Validation and Limitations

Validation

How do you know the detected interaction is real? Here we describe methods to validate your results.

Ground truth

Voxel level

If you have voxel level ground truth, you're unlikely to be needing the contact detection anyway. This is the easiest, but most rare case.

Image level

Here you have weak supervision, for example you know that in cell A there is a difference in interaction. You can then optimize the detection's parameters to maximize that difference.

Simulation

If you know what biological interaction you wish to observe and under what modality, you can simulate this and test if the detection can detect the simulated interaction, and to what extent.

Stability

Stability of a function $f$ is defined as $\vert f(x + \epsilon) - f(x) \vert \leq \delta$ for $\epsilon, \delta \geq 0, s = \vert \epsilon -\delta \vert$.
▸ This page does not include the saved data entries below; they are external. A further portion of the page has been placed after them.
==> config.mk <==
export PLATFORM = sky130hd
export DESIGN_NAME = pmc_power_ctrl
export DESIGN_NICKNAME = d
export VERILOG_FILES = /design/src/verilog/pmc_pkg.sv /design/src/verilog/pmc_power_ctrl.sv /design/src/verilog/pmc_sync.sv /design/src/verilog/pmc_bclk_gen.sv
export VERILOG_INCLUDE_DIRS = /design/src /design/src/verilog
export SDC_FILE = /design/constraint.sdc
export NUM_CORES = 1
export LEC_CHECK = 0
export ABC_AREA = 1
export ABC_CLOCK_PERIOD_IN_PS = 2900
export BUFFER_PORTS_ARGS = -buffer_cell sky130_fd_sc_hd__buf_2
export CORE_ASPECT_RATIO = 1.75
export CORE_MARGIN = 1
export CORE_UTILIZATION = 50
export DETAILED_ROUTE_END_ITERATION = 6
export PLACE_DENSITY = 0.9
export SYNTH_ARGS = -nofsm -noshare
export SYNTH_HDL_FRONTEND = slang
export SYNTH_SLANG_ARGS = --single-unit
==> constraint.sdc <==
create_clock -name mclk_in -period 2.9 [get_ports mclk_in]
set_input_delay 0.145 -clock mclk_in [delete_from_list [all_inputs] [get_ports mclk_in]]
set_output_delay 0.145 -clock mclk_in [all_outputs]
set_load 0.01 [all_outputs]
==> src/verilog/pmc_cfg.svh <==
/*
 * pmc_cfg.svh - reset values, field codes and counter sizes for the
 * power mode and bus clock controller.
 * Assumes: included by bare name from the pmc design files that use its macros.
 */
`ifndef PMC_CFG_SVH
`define PMC_CFG_SVH

// control word reset: divide-by-8 forced, everything else clear
`define PMC_CTRL_RST    8'h08

// clock output pin select codes
`define PMC_CKO_PORT    2'h0
`define PMC_CKO_SUB     2'h1
`define PMC_CKO_F8      2'h2
`define PMC_CKO_F32     2'h3

// two-bit divider field codes when divide-by-8 is not forced
`define PMC_DIVF_1      2'h0
`define PMC_DIVF_2      2'h1
`define PMC_DIVF_4      2'h2
`define PMC_DIVF_16     2'h3

// last count of each main clock divider (ratio minus one)
`define PMC_CNT_W       4
`define PMC_LAST_DIV1   4'h0
`define PMC_LAST_DIV2   4'h1
`define PMC_LAST_DIV4   4'h3
`define PMC_LAST_DIV8   4'h7
`define PMC_LAST_DIV16  4'hF

// peripheral prescaler: f8 and f32 taps
`define PMC_PRE_W       5
`define PMC_F8_BIT      2
`define PMC_F32_BIT     4

`endif

==> src/verilog/pmc_pkg.sv <==
/*
 * pmc_pkg.sv - types shared by the power mode and bus clock controller.
 * Assumes: compiled before every pmc module.
 */
`default_nettype none

package pmc_pkg;

    typedef enum logic [1:0] {
        PMC_ST_RUN  = 2'b00,
        PMC_ST_WAIT = 2'b01,
        PMC_ST_STOP = 2'b10
    } pmc_state_t;

    typedef enum logic [2:0] {
        PMC_SRC_DIV1  = 3'b000,
        PMC_SRC_DIV2  = 3'b001,
        PMC_SRC_DIV4  = 3'b010,
        PMC_SRC_DIV8  = 3'b011,
        PMC_SRC_DIV16 = 3'b100,
        PMC_SRC_SUB   = 3'b101
    } pmc_src_t;

    typedef struct packed {
        logic [1:0] clk_out_sel;
        logic       wait_periph_clock_stop;
        logic       main_clock_stop;
        logic       div8_select;
        logic       system_clock_select;
        logic       divider_field_high;
        logic       divider_field_low;
    } pmc_ctrl_t;

    typedef struct packed {
        logic [19:0] addr;
        logic [15:0] data;
        logic        data_oe_b;
        logic [3:0]  chip_select_b;
        logic        byte_high_enable_b;
        logic        read_b;
        logic        write_b;
        logic        write_low_strobe_b;
        logic        write_high_strobe_b;
        logic        hold_acknowledge_b;
        logic        addr_latch;
        logic        bus_clock;
    } pmc_bus_t;

endpackage : pmc_pkg

`default_nettype wire

==> src/verilog/pmc_power_ctrl.sv <==
/*
 * pmc_power_ctrl.sv - run, wait and stop power modes, peripheral clock
 * gating, bus clock source selection and pin states in low power.
 * Assumes: control inputs and core-side pin values come from logic on
 * mclk_in; sub_clock_in is an asynchronous oscillator pin.
 */
`timescale 1ns/1ps
`default_nettype none
`include "pmc_cfg.svh"

// Contract
// writing all-clock stop enters stop mode
// stop halts bus, peripheral, sub, converter clocks
// stop: only external-clocked timers and serial run
// stop exits by reset or enabled interrupt
// divide-by-8 set on reset, fast stop entry
// stop external bus: hold buses, strobes high
// single-chip stop: sub output high, divided hold
// wait instruction stops bus clock and watchdog
// wait bit also gates peripheral clocks
// wait exits to service routine, same clock
// wait: pins hold, external strobes driven high
// wait clock output toggles unless gated
// reset starts bus clock at divide-by-8
// divided modes divide main clock accordingly
// software waits for stable oscillators first
// divider field picks 1,2,4,16 unless forced
// low-speed uses sub-clock as bus clock
// wait peripheral stop bit in control word
// clock changes never make short pulses
module pmc_power_ctrl (
    // clock and reset
    input  wire logic               mclk_in,
    input  wire logic               rst_b_in,
    // control from the core
    input  wire logic               ctrl_wr_in,
    input  wire pmc_pkg::pmc_ctrl_t ctrl_in,
    input  wire logic               stop_req_in,
    input  wire logic               wait_instr_in,
    input  wire logic               irq_wake_in,
    input  wire logic               ext_bus_mode_in,
    input  wire logic               timer_ext_event_in,
    input  wire logic               serial_ext_clk_in,
    // pin values from the core and oscillator pin
    input  wire logic               sub_clock_in,
    input  wire pmc_pkg::pmc_bus_t  bus_core_in,
    input  wire logic [7:0]         port_core_in,
    input  wire logic               cko_port_in,
    // status
    output pmc_pkg::pmc_ctrl_t      ctrl_out,
    output logic                    stop_mode_out,
    output logic                    wait_mode_out,
    output logic                    isr_start_out,
    // clock gates
    output logic                    main_osc_en_out,
    output logic                    sub_osc_en_out,
    output logic                    periph_clk_en_out,
    output logic                    converter_clk_en_out,
    output logic                    wdt_clk_en_out,
    output logic                    sub_deriv_en_out,
    output logic                    timer_clk_en_out,
    output logic                    serial_clk_en_out,
    output logic                    bus_tick_out,
    // pins
    output pmc_pkg::pmc_bus_t       bus_pin_out,
    output logic [7:0]              port_pin_out,
    output logic                    clock_output_pin_out
);
    import pmc_pkg::*;

    pmc_state_t             state_ff;
    pmc_state_t             nxt_state;
    pmc_ctrl_t              nxt_ctrl;
    pmc_ctrl_t              ctrl_wr;
    pmc_src_t               sel_src;
    pmc_bus_t               nxt_bus;
    logic [`PMC_PRE_W-1:0]  pre_ff;
    logic                   sub_lvl;
    logic                   sub_prev_ff;
    logic                   sub_tick;
    logic                   bclk_phase;
    logic                   go_stop;
    logic                   go_wait;
    logic                   wake;
    logic                   nxt_run;
    logic                   nxt_wait;
    logic                   nxt_stop;
    logic                   nxt_periph;
    logic                   nxt_cko;

    // sub-clock pin crosses in through two flops, then edge detect
    pmc_sync #(
        .WIDTH (1)
    ) u_sub_sync (
        .mclk_in  (mclk_in),
        .rst_b_in (rst_b_in),
        .async_in (sub_clock_in),
        .sync_out (sub_lvl)
    );
    assign sub_tick = sub_lvl & ~sub_prev_ff;

    // mode events; stop wins over a wait in the same cycle
    assign go_stop = (state_ff == PMC_ST_RUN) && stop_req_in;
    assign go_wait = (state_ff == PMC_ST_RUN) && wait_instr_in && !stop_req_in;
    assign wake    = (state_ff != PMC_ST_RUN) && irq_wake_in;

    always_comb
    begin
        nxt_state = state_ff;
        unique case (state_ff)
            PMC_ST_RUN:
            begin
                if (go_stop)
                    nxt_state = PMC_ST_STOP;
                else if (go_wait)
                    nxt_state = PMC_ST_WAIT;
            end
            PMC_ST_WAIT, PMC_ST_STOP:
            begin
                if (wake)
                    nxt_state = PMC_ST_RUN;
            end
            default: nxt_state = PMC_ST_RUN;
        endcase
    end

    assign nxt_run  = (nxt_state == PMC_ST_RUN);
    assign nxt_wait = (nxt_state == PMC_ST_WAIT);
    assign nxt_stop = (nxt_state == PMC_ST_STOP);

    // writes only land while the core runs, so wait keeps its clock
    assign ctrl_wr = (ctrl_wr_in && state_ff == PMC_ST_RUN) ? ctrl_in : ctrl_out;

    // stop entry from a main-clock mode forces divide-by-8; hardware wins
    always_comb
    begin
        nxt_ctrl = ctrl_wr;
        if (go_stop && !ctrl_wr.system_clock_select)
            nxt_ctrl.div8_select = 1'b1;
    end

    // bus clock source decode
    assign sel_src = ctrl_out.system_clock_select ? PMC_SRC_SUB :
                     ctrl_out.div8_select         ? PMC_SRC_DIV8 :
                     ({ctrl_out.divider_field_high, ctrl_out.divider_field_low}
                         == `PMC_DIVF_1) ? PMC_SRC_DIV1 :
                     ({ctrl_out.divider_field_high, ctrl_out.divider_field_low}
                         == `PMC_DIVF_2) ? PMC_SRC_DIV2 :
                     ({ctrl_out.divider_field_high, ctrl_out.divider_field_low}
                         == `PMC_DIVF_4) ? PMC_SRC_DIV4 : PMC_SRC_DIV16;

    pmc_bclk_gen u_bclk (
        .mclk_in     (mclk_in),
        .rst_b_in    (rst_b_in),
        .run_in      (nxt_run),                       // halts with the mode flag, no stray tick
        .src_in      (sel_src),
        .sub_tick_in (sub_tick),
        .sub_lvl_in  (sub_lvl),
        .tick_out    (bus_tick_out),
        .phase_out   (bclk_phase)
    );

    // peripheral clocks: off in stop, off in wait when the stop bit is set
    assign nxt_periph = !nxt_ctrl.main_clock_stop &&
                        (nxt_run || (nxt_wait && !nxt_ctrl.wait_periph_clock_stop));

    // clock output: divided taps hold in stop and in gated wait, where the prescaler freezes
    assign nxt_cko = ext_bus_mode_in ? (nxt_run ? cko_port_in : clock_output_pin_out) :
                     (nxt_ctrl.clk_out_sel == `PMC_CKO_SUB)  ? (nxt_stop | sub_lvl) :
                     (nxt_ctrl.clk_out_sel == `PMC_CKO_F8)   ? pre_ff[`PMC_F8_BIT] :
                     (nxt_ctrl.clk_out_sel == `PMC_CKO_F32)  ? pre_ff[`PMC_F32_BIT] :
                     (nxt_run ? cko_port_in : clock_output_pin_out);

    // pins: run follows the core, low power holds buses and, in external bus mode, idles strobes
    always_comb
    begin
        nxt_bus           = bus_core_in;
        nxt_bus.bus_clock = bclk_phase;
        if (!nxt_run)
        begin
            nxt_bus = bus_pin_out;
            if (ext_bus_mode_in)
            begin
                nxt_bus.read_b              = 1'b1;
                nxt_bus.write_b             = 1'b1;
                nxt_bus.write_low_strobe_b  = 1'b1;
                nxt_bus.write_high_strobe_b = 1'b1;
                nxt_bus.hold_acknowledge_b  = 1'b1;
                nxt_bus.addr_latch          = 1'b1;
                nxt_bus.bus_clock           = 1'b1;
            end
        end
    end

    // mode and control state
    always_ff @(posedge mclk_in)
    begin
        if (!rst_b_in)
        begin
            state_ff      <= PMC_ST_RUN;
            ctrl_out      <= `PMC_CTRL_RST;
            isr_start_out <= 1'b0;
            sub_prev_ff   <= 1'b0;
        end
        else
        begin
            state_ff      <= nxt_state;
            ctrl_out      <= nxt_ctrl;
            isr_start_out <= wake;
            sub_prev_ff   <= sub_lvl;
        end
    end

    // registered status and gates, aligned with the mode flags
    always_ff @(posedge mclk_in)
    begin
        if (!rst_b_in)
        begin
            stop_mode_out        <= 1'b0;
            wait_mode_out        <= 1'b0;
            main_osc_en_out      <= 1'b1;
            sub_osc_en_out       <= 1'b1;
            periph_clk_en_out    <= 1'b1;
            converter_clk_en_out <= 1'b1;
            wdt_clk_en_out       <= 1'b1;
            sub_deriv_en_out     <= 1'b1;
            timer_clk_en_out     <= 1'b1;
            serial_clk_en_out    <= 1'b1;
        end
        else
        begin
            stop_mode_out        <= nxt_stop;
            wait_mode_out        <= nxt_wait;
            main_osc_en_out      <= !nxt_stop && !nxt_ctrl.main_clock_stop;
            sub_osc_en_out       <= !nxt_stop;
            periph_clk_en_out    <= nxt_periph;
            converter_clk_en_out <= nxt_periph;
            wdt_clk_en_out       <= nxt_run;
            sub_deriv_en_out     <= !nxt_stop;
            timer_clk_en_out     <= nxt_periph || timer_ext_event_in;
            serial_clk_en_out    <= nxt_periph || serial_ext_clk_in;
        end
    end

    // prescaler only advances with the peripheral clock enabled
    always_ff @(posedge mclk_in)
    begin
        if (!rst_b_in)
        begin
            pre_ff               <= '0;
            bus_pin_out          <= '1;
            port_pin_out         <= '0;
            clock_output_pin_out <= 1'b0;
        end
        else
        begin
            pre_ff               <= nxt_periph ? pre_ff + 1'b1 : pre_ff;
            bus_pin_out          <= nxt_bus;
            port_pin_out         <= nxt_run ? port_core_in : port_pin_out;
            clock_output_pin_out <= nxt_cko;
        end
    end

    property p_stop_entry;
        @(posedge mclk_in) disable iff (!rst_b_in)
        (state_ff == PMC_ST_RUN && stop_req_in) |=> stop_mode_out && !sub_osc_en_out;
    endproperty
    a_stop_entry: assert property (p_stop_entry)
        else $error("stop request did not enter stop mode");

    property p_stop_clocks;
        @(posedge mclk_in) disable iff (!rst_b_in)
        stop_mode_out |-> !main_osc_en_out && !wdt_clk_en_out && !converter_clk_en_out
                          && !sub_deriv_en_out && !periph_clk_en_out && !bus_tick_out;
    endproperty
    a_stop_clocks: assert property (p_stop_clocks)
        else $error("a clock runs during stop mode");

    property p_stop_timer;
        @(posedge mclk_in) disable iff (!rst_b_in)
        (stop_mode_out && $past(stop_mode_out)) |-> timer_clk_en_out == $past(timer_ext_event_in);
    endproperty
    a_stop_timer: assert property (p_stop_timer)
        else $error("timer clock in stop does not follow external event mode");

    property p_wake;
        @(posedge mclk_in) disable iff (!rst_b_in)
        ((stop_mode_out || wait_mode_out) && irq_wake_in)
            |=> !stop_mode_out && !wait_mode_out && isr_start_out ##1 !isr_start_out;
    endproperty
    a_wake: assert property (p_wake)
        else $error("interrupt did not wake to the service routine");

    property p_div8_force;
        @(posedge mclk_in) disable iff (!rst_b_in)
        (state_ff == PMC_ST_RUN && stop_req_in && !ctrl_wr_in && !ctrl_out.system_clock_select)
            |=> ctrl_out.div8_select;
    endproperty
    a_div8_force: assert property (p_div8_force)
        else $error("divide-by-8 not set on stop entry from main clock");

    property p_stop_pins;
        @(posedge mclk_in) disable iff (!rst_b_in)
        (stop_mode_out && $past(stop_mode_out) && ext_bus_mode_in)
            |-> bus_pin_out.read_b && bus_pin_out.write_b && bus_pin_out.addr_latch
                && bus_pin_out.bus_clock && bus_pin_out.addr == $past(bus_pin_out.addr);
    endproperty
    a_stop_pins: assert property (p_stop_pins)
        else $error("external bus pins not parked in stop");

    property p_cko_sub_stop;
        @(posedge mclk_in) disable iff (!rst_b_in)
        (stop_mode_out && !ext_bus_mode_in && ctrl_out.clk_out_sel == `PMC_CKO_SUB)
            |-> clock_output_pin_out;
    endproperty
    a_cko_sub_stop: assert property (p_cko_sub_stop)
        else $error("clock output not high in stop with sub-clock selected");

    property p_wait_entry;
        @(posedge mclk_in) disable iff (!rst_b_in)
        (state_ff == PMC_ST_RUN && wait_instr_in && !stop_req_in)
            |=> wait_mode_out && !wdt_clk_en_out && sub_osc_en_out
                && (periph_clk_en_out == !(ctrl_out.wait_periph_clock_stop
                                           || ctrl_out.main_clock_stop));
    endproperty
    a_wait_entry: assert property (p_wait_entry)
        else $error("wait entry clock gating wrong");

    property p_wait_ctrl_stable;
        @(posedge mclk_in) disable iff (!rst_b_in)
        (wait_mode_out && $past(wait_mode_out)) |-> $stable(ctrl_out);
    endproperty
    a_wait_ctrl_stable: assert property (p_wait_ctrl_stable)
        else $error("clock selection changed during wait");

    property p_reset_div8;
        @(posedge mclk_in) disable iff (!rst_b_in)
        $past(!rst_b_in) |-> ctrl_out.div8_select && !stop_mode_out && !wait_mode_out;
    endproperty
    a_reset_div8: assert property (p_reset_div8)
        else $error("reset did not select divide-by-8");

    c_stop_wake: cover property (@(posedge mclk_in) disable iff (!rst_b_in)
        stop_mode_out ##1 isr_start_out);
    c_wait_gated: cover property (@(posedge mclk_in) disable iff (!rst_b_in)
        wait_mode_out && !periph_clk_en_out);
    c_sub_tick: cover property (@(posedge mclk_in) disable iff (!rst_b_in)
        bus_tick_out && ctrl_out.system_clock_select);
    c_fast_div: cover property (@(posedge mclk_in) disable iff (!rst_b_in)
        bus_tick_out ##1 bus_tick_out);

endmodule : pmc_power_ctrl

`default_nettype wire

==> src/verilog/pmc_sync.sv <==
/*
 * pmc_sync.sv - two flip-flop level synchroniser.
 * Assumes: async_in may change at any time relative to mclk_in.
 */
`timescale 1ns/1ps
`default_nettype none

module pmc_sync #(
    parameter int WIDTH = 1
) (
    // clock and reset
    input  wire logic             mclk_in,
    input  wire logic             rst_b_in,
    // levels
    input  wire logic [WIDTH-1:0] async_in,
    output logic      [WIDTH-1:0] sync_out
);

    logic [WIDTH-1:0] meta_ff;

    // first stage is read only by the second stage
    always_ff @(posedge mclk_in)
    begin
        if (!rst_b_in)
        begin
            meta_ff  <= '0;
            sync_out <= '0;
        end
        else
        begin
            meta_ff  <= async_in;
            sync_out <= meta_ff;
        end
    end

endmodule : pmc_sync

`default_nettype wire

==> src/verilog/pmc_bclk_gen.sv <==
/*
 * pmc_bclk_gen.sv - bus clock tick and phase generator with
 * switch-over only at period boundaries.
 * Assumes: sub_tick_in is a one-cycle pulse on each synced sub-clock rise.
 */
`timescale 1ns/1ps
`default_nettype none
`include "pmc_cfg.svh"

module pmc_bclk_gen (
    // clock and reset
    input  wire logic              mclk_in,
    input  wire logic              rst_b_in,
    // control
    input  wire logic              run_in,
    input  wire pmc_pkg::pmc_src_t src_in,
    input  wire logic              sub_tick_in,
    input  wire logic              sub_lvl_in,
    // bus clock
    output logic                   tick_out,
    output logic                   phase_out
);
    import pmc_pkg::*;

    pmc_src_t               cur_src_ff;
    logic [`PMC_CNT_W-1:0]  cnt_ff;
    logic [`PMC_CNT_W-1:0]  last;
    logic [`PMC_CNT_W-1:0]  nxt_cnt;
    logic                   at_end;
    logic                   is_sub;

    // ratio of the source in use; a new source waits for the boundary
    assign last = (cur_src_ff == PMC_SRC_DIV1)  ? `PMC_LAST_DIV1 :
                  (cur_src_ff == PMC_SRC_DIV2)  ? `PMC_LAST_DIV2 :
                  (cur_src_ff == PMC_SRC_DIV4)  ? `PMC_LAST_DIV4 :
                  (cur_src_ff == PMC_SRC_DIV16) ? `PMC_LAST_DIV16 :
                                                  `PMC_LAST_DIV8;
    assign is_sub  = (cur_src_ff == PMC_SRC_SUB);
    assign at_end  = is_sub ? sub_tick_in : (cnt_ff == last);
    assign nxt_cnt = (at_end || is_sub) ? '0 : cnt_ff + 1'b1;

    // frozen while not running, so the bus clock simply stops
    always_ff @(posedge mclk_in)
    begin
        if (!rst_b_in)
        begin
            cur_src_ff <= PMC_SRC_DIV8;
            cnt_ff     <= '0;
            tick_out   <= 1'b0;
            phase_out  <= 1'b1;
        end
        else if (run_in)
        begin
            cnt_ff     <= nxt_cnt;
            tick_out   <= at_end;
            phase_out  <= is_sub ? sub_lvl_in : (nxt_cnt <= (last >> 1));
            if (at_end)
                cur_src_ff <= src_in;
        end
        else
        begin
            tick_out   <= 1'b0;
        end
    end

    property p_div4_period;
        @(posedge mclk_in) disable iff (!rst_b_in || !run_in)
        (tick_out && cur_src_ff == PMC_SRC_DIV4 && src_in == PMC_SRC_DIV4)
            |=> (!tick_out [*3]) ##1 tick_out;
    endproperty
    a_div4_period: assert property (p_div4_period)
        else $error("divide-by-4 bus clock period is not four cycles");

    property p_no_short_pulse;
        @(posedge mclk_in) disable iff (!rst_b_in)
        (tick_out && cur_src_ff == PMC_SRC_DIV16) |=> !tick_out;
    endproperty
    a_no_short_pulse: assert property (p_no_short_pulse)
        else $error("bus clock period shorter than two cycles after divide-by-16");

endmodule : pmc_bclk_gen

`default_nettype wire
If $s$ is small for all values, then you have a stable function. For example, stability can be with respect to parameters or noise. Stability matters for validation because you do not want to publish results that only exist for $\alpha=0.003$ and w=2, and no other values. Ideally on representative (median) cells, you do a parameter sweep to show a consistent difference or a consistent recall/precision with respect to ground truth.

Stability

We made the simplification of using addition here, that is rarely true, but the principle holds. In addition, you do not want the stability to be small, but predictable. For example, as $\epsilon$ increases, how does $\delta$ increase? If there is a limiting function (linear, quadratic, ...), then that too is consistent. If this random, that is the true worst case.

Phantoms

You can test the detection on phantoms, e.g. physical or biological induced changes (e.g. SPLICS), where you alter the biology in such a way that forces organelles or proteins to interact.

Limitations

There are several factors affecting the outcome of the algorithm, we briefly describe each of them with mitigations: For a description of confounding factors in microscopy in the context for interaction, see this paper where we describe the factors and list methods to resolve them.

Signal to noise ratio

In microscopy noise is a complex, largely unknown, and non-additive perturbation to the image.

Effect

Noise, especially noise that introduces pixellation effects, will disrupt the detection. This will be first visible in the $\alpha$ filtered values, as SNR goes from 2 to 1, say, you may need to increase $\alpha$ (significance).

Mitigation

Apply deconvolution, ideally in combination with empirical resolution estimation tools such as FRC/FSC. You would pick the deconvolution parameters based on the smallest average FRC.

Registration

Objects can move between scanlines or acquisitions, to correct this you need registration.

Effect

There is no way the contact detection can guess that registration is needed, this is modality specific.

Mitigation

Apply registration, but be very careful. Registration algorithms can assume the registered objects should perfectly align, this destroys the interaction.

Resolution

The resolution limits what can be observed within one voxel, in one channel.

Effect

Contact detection uses spatial-temporal context to improve on what can be detected, but there are limits. If you have an empirical resolution of say 250nm, and no other confounding factors.

Mitigation

First, measure using e.g. FRC. Note that FRC tends to predict resolutions a bit too optimistic. Second, use deconvolution or preprocessing to improve the SNR and resolution. Third, validate your results.

Empirical != Theoretical

Empirical resulotion is the resolution defined by your actual data and acquisition, theoretical is a best, worst, or average case based on specific calibrated issues, assumptions, and theoretical models from the microscope.

Statistics

If you acquire interactions of two organelles across a whole 3D cell, be forewarned that this will likely be very imbalanced data. While the human visual system is very good at focusing on entropy rich differences, statistics is frequency driven (mostly).

Mitigation

Carefully frame your research question to take into account imbalance. You can long-tail robust modelling, stratification, or extreme value theory models to account for this. A simple example is looking only at the QXX quantiles of a measure to adaptively isolate the long tail of a distribution, for exmaple.